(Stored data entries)
-=-=-=-=-
Setup of job 4233:
==> flow/design.v (excerpt) <==
module CONNECTED
    (
    input clk, rst,
    input [31:0] mem_rdata,
    output [31:0] mem_addr, mem_wdata,
    output mem_we, mem_re
    );
    wire pc_sel, pc_write_cond, pc_write, I_or_D, mem_read, mem_write,
        mem_to_reg, IR_write, reg_write, alu_zero_out, and_or;
    wire [3:0] alu_ctl;
    wire [31:0] read_data1, read_data2, write_data, imm_out_val, alu_input_A,
        alu_input_B, alu_out_signal, read_mem_data, pc_in, mem_address;
    wire [1:0] pc_src, alu_op, alu_src_B, alu_src_A;
    reg [31:0] pc_out, pc_old, instruction, mem_data_reg, A, B, ALUOut;
    MUX2x1 mux_I_or_D(I_or_D, pc_out, ALUOut, mem_address);
    assign mem_addr = mem_address;
    assign mem_wdata = B;
    assign mem_we = mem_write;
    assign mem_re = mem_read;
    assign read_mem_data = mem_rdata;
    MUX2x1 mux_mem_to_reg(mem_to_reg, ALUOut, mem_data_reg, write_data);
    REGISTER_FILE register_file(instruction[19:15], instruction[24:20], instruction[11:7], write_data, 
        rst, clk , reg_write, read_data1, read_data2);
    IMM_GEN imm_gen(imm_out_val, instruction);
    MUX3x1 mux_alu_input_A(alu_src_A, pc_out, A, pc_old, alu_input_A);
    MUX3x1 mux_alu_input_B(alu_src_B, B, 32'h4, imm_out_val, alu_input_B);
    ALU alu(alu_out_signal, alu_zero_out,alu_input_A, alu_input_B, alu_ctl);
    MUX2x1 muxPCSource(pc_src[0], alu_out_signal, ALUOut, pc_in);
    and(and_or, alu_zero_out, pc_write_cond);
    or(pc_sel, and_or, pc_write);
    CONTROL control(instruction[6:0], clk, rst, pc_src, alu_op, alu_src_B, alu_src_A,
        pc_write_cond, pc_write, I_or_D, mem_read, mem_write,
        mem_to_reg, IR_write, reg_write);
    alu_control aluControl(alu_ctl, alu_op, {instruction[30], instruction[14:12]});
    always@(posedge clk)
    if (rst) begin
        pc_out <= 0;
        pc_old <= 0;
        instruction <= 0;
        mem_data_reg <= 0;
  ...
==> flow/config.mk <==
export PLATFORM = sky130hd
export DESIGN_NAME = CONNECTED
export DESIGN_NICKNAME = CONNECTED
export VERILOG_FILES = /design/flow/design.v
export SDC_FILE = /design/flow/constraint.sdc
export NUM_CORES = 4
export LEC_CHECK = 0
export CAP_MARGIN = 20
export CORE_MARGIN = 2
export CORE_UTILIZATION = 68
export CTS_CLUSTER_DIAMETER = 29
export CTS_CLUSTER_SIZE = 21
export PLACE_DENSITY = 0.6
export SLEW_MARGIN = 20
==> flow/constraint.sdc <==
create_clock -name core_clock -period 5.22 [get_ports {clk}]
set_input_delay 1.0440 -clock core_clock [delete_from_list [all_inputs] [get_ports {clk}]]
set_output_delay 1.0440 -clock core_clock [all_outputs]
set_load 0.01 [all_outputs]
run.sh (not shown) runs the stock make flow with config.mk's settings and CLKGATE_MAP_FILE=.
Job 4233: it failed during 5_1_grt, and the tool reported GRT-0232.
The inputs of job 4096 differ from those of job 4233 as listed below.
Settings: CORE_UTILIZATION changed from 68 to 66; CTS_CLUSTER_SIZE removed (was 21); CTS_CLUSTER_DIAMETER removed (was 29); the clock period (ns, I/O delays scaled along) changed from 5.22 to 7.18.
### Flow results
- Job 4096 | status: complete | timing, DRC, antenna: pass
- Job 4096 has chip footprint above what job 4233 had.
- From job 4233 to job 4096, number of buffers on the longest clock path did not move at all.
- Minimum setup slack after placement, job 4233 and job 4096: lower on job 4233
- Re synthesized-area fraction occupied by ao, oa, aoi and oai cells: no difference whatsoever between job 4233 and job 4096.
- Max area of the placeable core across job 4233 and job 4096: job 4096
- From job 4233 to job 4096, gate count after technology mapping did not move at all.

---

CONNECTED again, from the RTL that the note above started with.
==> flow/config.mk <==
export PLATFORM = sky130hd
export DESIGN_NAME = CONNECTED
export DESIGN_NICKNAME = CONNECTED
export VERILOG_FILES = /design/flow/design.v
export SDC_FILE = /design/flow/constraint.sdc
export NUM_CORES = 4
export LEC_CHECK = 0
export CAP_MARGIN = 20
export CORE_MARGIN = 2
export CORE_UTILIZATION = 40
export PLACE_DENSITY = 0.6
export SLEW_MARGIN = 20
==> flow/constraint.sdc <==
create_clock -name core_clock -period 7.18 [get_ports {clk}]
set_input_delay 1.4360 -clock core_clock [delete_from_list [all_inputs] [get_ports {clk}]]
set_output_delay 1.4360 -clock core_clock [all_outputs]
set_load 0.01 [all_outputs]
The first run completed with no timing, DRC or antenna violations.
Then changed:
Settings changed: ABC_AREA from default to 1, CORE_ASPECT_RATIO from default to 0.51, CORE_MARGIN 2 to 4, CORE_UTILIZATION 40 to 25, GPL_ROUTABILITY_DRIVEN from default to 0, GPL_TIMING_DRIVEN from default to 0, MAX_ROUTING_LAYER from default to met4, PLACE_DENSITY 0.6 to default, PLACE_DENSITY_LB_ADDON from default to 0.18, SETUP_SLACK_MARGIN from default to -0.23.
Clock period 7.18 ns to 4.03 ns, I/O delays scaled along.
With this change the flow finished with negative setup slack left.
Routed wire length is higher by 73%.
Via count is higher by 49%.
Sequential cell count does not change.
Area after synthesis is higher by 2.1%.
Die area is higher by 66%.
Worst hold slack gets worse by 0.016 ns.
Sequential power is higher by 76%.
Then changed:
Settings changed: CAP_MARGIN 20 to 25, CELL_PAD_IN_SITES_GLOBAL_PLACEMENT from default to 3, CORE_ASPECT_RATIO 0.51 to 1.96, CORE_MARGIN 4 to 10, CORE_UTILIZATION 25 to 38, GPL_ROUTABILITY_DRIVEN 0 to 1, HOLD_SLACK_MARGIN from default to 0.27, MAX_ROUTING_LAYER met4 to default, SETUP_SLACK_MARGIN -0.23 to 0.44, SLEW_MARGIN 20 to 0.
Clock period 4.03 ns to 6.99 ns, I/O delays scaled along.
- Now the flow finished with timing, DRC and antenna clean
- clock-buffer cell count is lower by 1
- clock power is lower by well over a third
- sequential cell count stays the same
Then changed:
Settings changed: ABC_AREA 1 to default, CAP_MARGIN 25 to 20, CELL_PAD_IN_SITES_GLOBAL_PLACEMENT 3 to default, CORE_ASPECT_RATIO 1.96 to default, CORE_MARGIN 10 to 2, CORE_UTILIZATION 38 to 66, GPL_ROUTABILITY_DRIVEN 1 to default, GPL_TIMING_DRIVEN 0 to default, HOLD_SLACK_MARGIN 0.27 to default, PLACE_DENSITY_LB_ADDON 0.18 to default, SETUP_SLACK_MARGIN 0.44 to 1.42, SLEW_MARGIN 0 to 20.
Clock period 6.99 ns to 5.55 ns, I/O delays scaled along.
Effect: The new run produced a clean layout. First-iteration DRC count grows by 48%. Final area shrinks by 1.2%. Worst hold slack is better by 0.0068 ns. Worst setup slack is worse by 0.34 ns. Power grows by 28%. Global-route usage grows by 12 points. Routed wire length shrinks by 33%. Synthesized cell count shrinks by 35%. Sequential cell count is unchanged. Utilization grows by 34 points. Non-clock buffer count shrinks by 149.

---

the previous run:
CONNECTED again, from the RTL that the note above started with.
Settings: LEC_CHECK=0, CAP_MARGIN=20, CORE_MARGIN=2, CORE_UTILIZATION=70, CTS_CLUSTER_SIZE=37, PLACE_DENSITY=0.6, SLEW_MARGIN=20; clock period 5.23 ns.
The previous run is listed as incomplete: the tool reported an error in global routing and the run ended there.
#### Input delta (the current run over the previous run)
--- a/flow/config.mk
+++ b/flow/config.mk
@@ -6,8 +6,9 @@
 export NUM_CORES = 4
 export LEC_CHECK = 0
+export ABC_AREA = 1
 export CAP_MARGIN = 20
 export CORE_MARGIN = 2
-export CORE_UTILIZATION = 70
-export CTS_CLUSTER_SIZE = 37
+export CORE_UTILIZATION = 40
+export GPL_ROUTABILITY_DRIVEN = 0
 export PLACE_DENSITY = 0.6
-export SLEW_MARGIN = 20
+export SLEW_MARGIN = 0
==> flow/constraint.sdc <==
create_clock -name core_clock -period 8.0 [get_ports {clk}]
set_input_delay 1.6000 -clock core_clock [delete_from_list [all_inputs] [get_ports {clk}]]
set_output_delay 1.6000 -clock core_clock [all_outputs]
set_load 0.01 [all_outputs]
Findings:
The current run went all the way through synthesis, placement and routing and the layout is clean on timing, DRC and antenna. In the tables for the previous run and the current run, total half-perimeter wirelength after legalization and detailed placement reads higher with the previous run. Taking the previous run as 1.0, the current run lands at 0.59 on post-synthesis cell type count. Re buffers inserted during post-CTS setup optimization: the current run is 26 down on the previous run.

---

Starting RTL as in the previous note.
Settings: LEC_CHECK=0, CAP_MARGIN=20, CORE_MARGIN=2, CORE_UTILIZATION=57, PLACE_DENSITY=0.6, SLEW_MARGIN=20; clock period 4.15 ns.
The baseline reached the layout checks and failed them: setup timing.
Change:
- CORE_UTILIZATION: 57 -> 72
- CTS_CLUSTER_DIAMETER: not set -> 376
- CTS_CLUSTER_SIZE: not set -> 99
- PLACE_DENSITY: 0.6 -> 0.38
- TNS_END_PERCENT: not set -> 10
Result:
- The changed run never finished: it broke off in 5_1_grt on ODB-0269
- die size went down by about a fifth
- synthesized area is unchanged
- synthesized cell count is unchanged
Change:
- CORE_UTILIZATION: 72 -> 32
- CTS_CLUSTER_DIAMETER: 376 -> not set
- CTS_CLUSTER_SIZE: 99 -> not set
- PLACE_DENSITY: 0.38 -> 0.6
- TNS_END_PERCENT: 10 -> not set
- clock period: 4.15 -> 8.71 ns (I/O delays scaled with it)
Effect: The changed run finished clean. Synthesized area does not change. Die area came out higher by well over a third. Synthesized cell count stays the same.
Power figures rest on the tool's default switching activity, not on a simulated workload.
-=-=-=-=-
# Work request
Please copy the line holding "- PLACE_DENSITY: 0.6 -> 0.38" and all lines after it to the end of the records, exactly, and nothing else.

# Your solution
- PLACE_DENSITY: 0.6 -> 0.38
- TNS_END_PERCENT: not set -> 10
Result:
- The changed run never finished: it broke off in 5_1_grt on ODB-0269
- die size went down by about a fifth
- synthesized area is unchanged
- synthesized cell count is unchanged
Change:
- CORE_UTILIZATION: 72 -> 32
- CTS_CLUSTER_DIAMETER: 376 -> not set
- CTS_CLUSTER_SIZE: 99 -> not set
- PLACE_DENSITY: 0.38 -> 0.6
- TNS_END_PERCENT: 10 -> not set
- clock period: 4.15 -> 8.71 ns (I/O delays scaled with it)
Effect: The changed run finished clean. Synthesized area does not change. Die area came out higher by well over a third. Synthesized cell count stays the same.
Power figures rest on the tool's default switching activity, not on a simulated workload.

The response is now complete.